File - South Waksman Club

advertisement
Waksman ’11-‘12
MacCallum Robertson
DSAP Walkthrough
DSAP stands for DNA Sequencing Analysis Program. What this program does is basically does
is allow us to analyze a specific DNA sequence from Wolffia australiana. When we complete
analyzing the sequence, we send in our results to Rutgers, who then send it to NCBI to be
published.
~The way this works (background info) is that the DNA that is about to be sequenced, the
template DNA, is prepared as singled strand DNA. A primer (an oligonucleotide) is attached to
both ends of the template DNA which will allow for the synthesis of a complimentary strand of
DNA. Four reactions using the same template DNA, will be needed (one for each base). What
occurs is that the once a deoxynucleotide is added to the template, DNA polymerase moves
along the template strand and continues to add bases until a dideoxynucleotide is added (only a
small amount of these are added to the mixture and allow for the reaction to end at random times
and with billions of strands of DNA produced, there will be strands of different lengths, all
ending with a dideoxynucleotide. When these are transferred to a gel, the shortest strands reach
the bottom first and the dideoxynucleotide, which are tagged with a fluorescent dye, give off
light and is read by a sequencer. Therefore, the DNA will be “reconstructed” from looking at the
color of the dideoxynucleotide and the corresponding nucleotide. So for example, if the smallest
strand ended with the dideoxynucleotide Adenine, and the second smallest ended with Thymine,
they would move to the bottom of the gel the fastest and be sequenced (based on their tags) in
the order Adenine, Thymine. This is done with billions of strands to ensure all the base pairs are
recorded.
~Recently, a more efficient method called “Shotgun sequencing” has been adopted by Rutgers,
in which longer strands of DNA are broken up into fragments and reassembled after the
procedure above is completed. (All of this is automated).
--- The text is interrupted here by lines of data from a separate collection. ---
$ cat src/rtl/if1_inst_queue.sv
// IF1 instruction queue: show-ahead circular FIFO of {PC, inst} pairs feeding ID,
// with full back-pressure to fetch and a flush that empties it on branch redirect.
module if1_inst_queue #(
  parameter int unsigned DEPTH = 4,
  parameter int unsigned PTR_W = 2,
  parameter int unsigned WORD  = 32
) (
  input  logic               clk,
  input  logic               rst,
  if1_inst_queue_if.slave    bus
);

  logic [WORD-1:0]  pc_mem   [DEPTH];
  logic [WORD-1:0]  inst_mem [DEPTH];
  logic [PTR_W-1:0] rd_ptr;
  logic [PTR_W-1:0] wr_ptr;
  logic [PTR_W:0]   count;
  logic             full;
  logic             empty;
  logic             enq;
  logic             deq;

  assign full  = (count == (PTR_W+1)'(DEPTH));
  assign empty = (count == '0);

  // A full queue refuses the offer even if the head drains this cycle.
  assign enq = bus.ICache_valid_in & ~full & ~bus.flush_in;
  assign deq = ~empty & bus.ID_ready_in & ~bus.flush_in;

  always_ff @(posedge clk) begin
    if (rst) begin
      rd_ptr <= '0;
      wr_ptr <= '0;
      count  <= '0;
      for (int unsigned i = 0; i < DEPTH; i++) begin
        pc_mem[i]   <= '0;
        inst_mem[i] <= '0;
      end
    end else if (bus.flush_in) begin
      rd_ptr <= '0;
      wr_ptr <= '0;
      count  <= '0;
    end else begin
      if (enq) begin
        pc_mem[wr_ptr]   <= bus.IF1_PC_in;
        inst_mem[wr_ptr] <= bus.IF1_inst_in;
        wr_ptr           <= wr_ptr + PTR_W'(1);
      end
      if (deq) begin
        rd_ptr <= rd_ptr + PTR_W'(1);
      end
      case ({enq, deq})
        2'b10:   count <= count + (PTR_W+1)'(1);
        2'b01:   count <= count - (PTR_W+1)'(1);
        default: count <= count;
      endcase
    end
  end

  assign bus.IF1_ID_PC_out    = pc_mem[rd_ptr];
  assign bus.IF1_ID_inst_out  = inst_mem[rd_ptr];
  assign bus.IF1_ID_valid_out = ~empty;
  assign bus.IF1_stall_out    = full;
  assign bus.count_out        = count;

endmodule

$ cat src/flat_wrapper.sv
// flat-port wrapper written by rule: the top's interface ports become plain ports
module if1_inst_queue_flat 
#(
  parameter int unsigned DEPTH = 4,
  parameter int unsigned PTR_W = 2,
  parameter int unsigned WORD  = 32
)
  (clk, rst, bus_flush_in, bus_IF1_PC_in, bus_IF1_inst_in, bus_ICache_valid_in, bus_ID_ready_in, bus_IF1_ID_PC_out, bus_IF1_ID_inst_out, bus_IF1_ID_valid_out, bus_IF1_stall_out, bus_count_out);
  if1_inst_queue_if #(.WORD(WORD), .PTR_W(PTR_W)) bus_i ();
  input  logic clk;
  input  logic rst;
  input wire logic [$bits(bus_i.flush_in)-1:0] bus_flush_in;
  input wire logic [$bits(bus_i.IF1_PC_in)-1:0] bus_IF1_PC_in;
  input wire logic [$bits(bus_i.IF1_inst_in)-1:0] bus_IF1_inst_in;
  input wire logic [$bits(bus_i.ICache_valid_in)-1:0] bus_ICache_valid_in;
  input wire logic [$bits(bus_i.ID_ready_in)-1:0] bus_ID_ready_in;
  output wire logic [$bits(bus_i.IF1_ID_PC_out)-1:0] bus_IF1_ID_PC_out;
  output wire logic [$bits(bus_i.IF1_ID_inst_out)-1:0] bus_IF1_ID_inst_out;
  output wire logic [$bits(bus_i.IF1_ID_valid_out)-1:0] bus_IF1_ID_valid_out;
  output wire logic [$bits(bus_i.IF1_stall_out)-1:0] bus_IF1_stall_out;
  output wire logic [$bits(bus_i.count_out)-1:0] bus_count_out;
  assign bus_i.flush_in = bus_flush_in;
  assign bus_i.IF1_PC_in = bus_IF1_PC_in;
  assign bus_i.IF1_inst_in = bus_IF1_inst_in;
  assign bus_i.ICache_valid_in = bus_ICache_valid_in;
  assign bus_i.ID_ready_in = bus_ID_ready_in;
  assign bus_IF1_ID_PC_out = bus_i.IF1_ID_PC_out;
  assign bus_IF1_ID_inst_out = bus_i.IF1_ID_inst_out;
  assign bus_IF1_ID_valid_out = bus_i.IF1_ID_valid_out;
  assign bus_IF1_stall_out = bus_i.IF1_stall_out;
  assign bus_count_out = bus_i.count_out;
  if1_inst_queue #(.DEPTH(DEPTH), .PTR_W(PTR_W), .WORD(WORD)) u_core (.clk(clk), .rst(rst), .bus(bus_i));
endmodule
$ cat config.mk
export PLATFORM = sky130hd
export DESIGN_NAME = if1_inst_queue_flat
export DESIGN_NICKNAME = d
export VERILOG_FILES = /design/src/rtl/if1_inst_queue_if.sv /design/src/rtl/if1_inst_queue.sv /design/src/flat_wrapper.sv
export SDC_FILE = /design/constraint.sdc
export NUM_CORES = 1
export LEC_CHECK = 0
export BUFFER_PORTS_ARGS = -buffer_cell sky130_fd_sc_hd__buf_2
export CORE_MARGIN = 4
export CORE_UTILIZATION = 53
export CTS_CLUSTER_SIZE = 16
export DETAILED_ROUTE_END_ITERATION = 16
export MAX_ROUTING_LAYER = met4
export PLACE_DENSITY = 0.81
export SETUP_SLACK_MARGIN = 0.05
export SYNTH_ARGS = -nofsm -noshare
export SYNTH_HDL_FRONTEND = slang
export SYNTH_SLANG_ARGS = --single-unit
$ cat constraint.sdc
create_clock -name clk -period 2.65 [get_ports clk]
set_clock_uncertainty 0.1 [all_clocks]
set_input_delay 0.3975 -clock clk [delete_from_list [all_inputs] [get_ports clk]]
set_output_delay 0.3975 -clock clk [all_outputs]
set_load 0.03 [all_outputs]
Now back to DSAP. Well after all that happens, we get a waveform, which is the sequence you
download from DSAP for each clone. The waveform is the sequence and the actual waves
represent the wavelength of the fluorescent tags mentioned above, which tell us which nucleotide
it is. Sometimes, this will not be readable, meaning you are looking for DEFINIED peaks, not a
jumbled up mess. If it is really messy, it can be classified as “unreadable”
~This would be considered a readable waveform. These waves represent the wavelengths of the
fluorescent tags and therefore the base pairs (the letters above the waves)
Waksman ’11-‘12
MacCallum Robertson
How to start: The first thing to do is find (easiest to use the find bar in Finch TV) the part of the
sequence that is GGCCGGG. Once you find this, look for the first nucleotide that is not a G (so
there may be more than 3 G’s) and that is the start of your sequence, for example, if you have
GGCCGGGGGGA, A will be where your sequence starts. You will have to cut everything to the
left of this first base pair BUT when DSAP asks what nucleotide your sequence starts at, you will
have to put the base and the original number in the sequence. This number can be found above
the nucleotide letter, once you cut it, the first base becomes 1, you will need the number it was
before cutting, for example A51. Now to find the end of the sequence, look for the Poly A tail, a
chain of Adenine nucleotides (which ultimately protect the mRNA when it leaves the nucleus of
a cell). Once you find this poly A tail (in addition to a chain of A’s if you look at the waveform it
will look like a bunch of green waves higher up compared to others) cut the everything AFTER
the first non-A base, for example: AAAAAAAAATA, you would cut everything starting at, and
including, T. NOTE: You may see that in there may be a base in what seems to be the middle of
a Poly A tail, meaning that there is the same raised green waveform on both sides, then it may
have been a sequencing error, and the base can be changed to and a. Also, if the sequence
contains a decent amount of readable base pairs, around 400-500, and it becomes unreadable,
just crop it off where it becomes unreadable. Lastly, if the Poly A tail is missing, just crop it at
the end of the sequence or where it stops being readable.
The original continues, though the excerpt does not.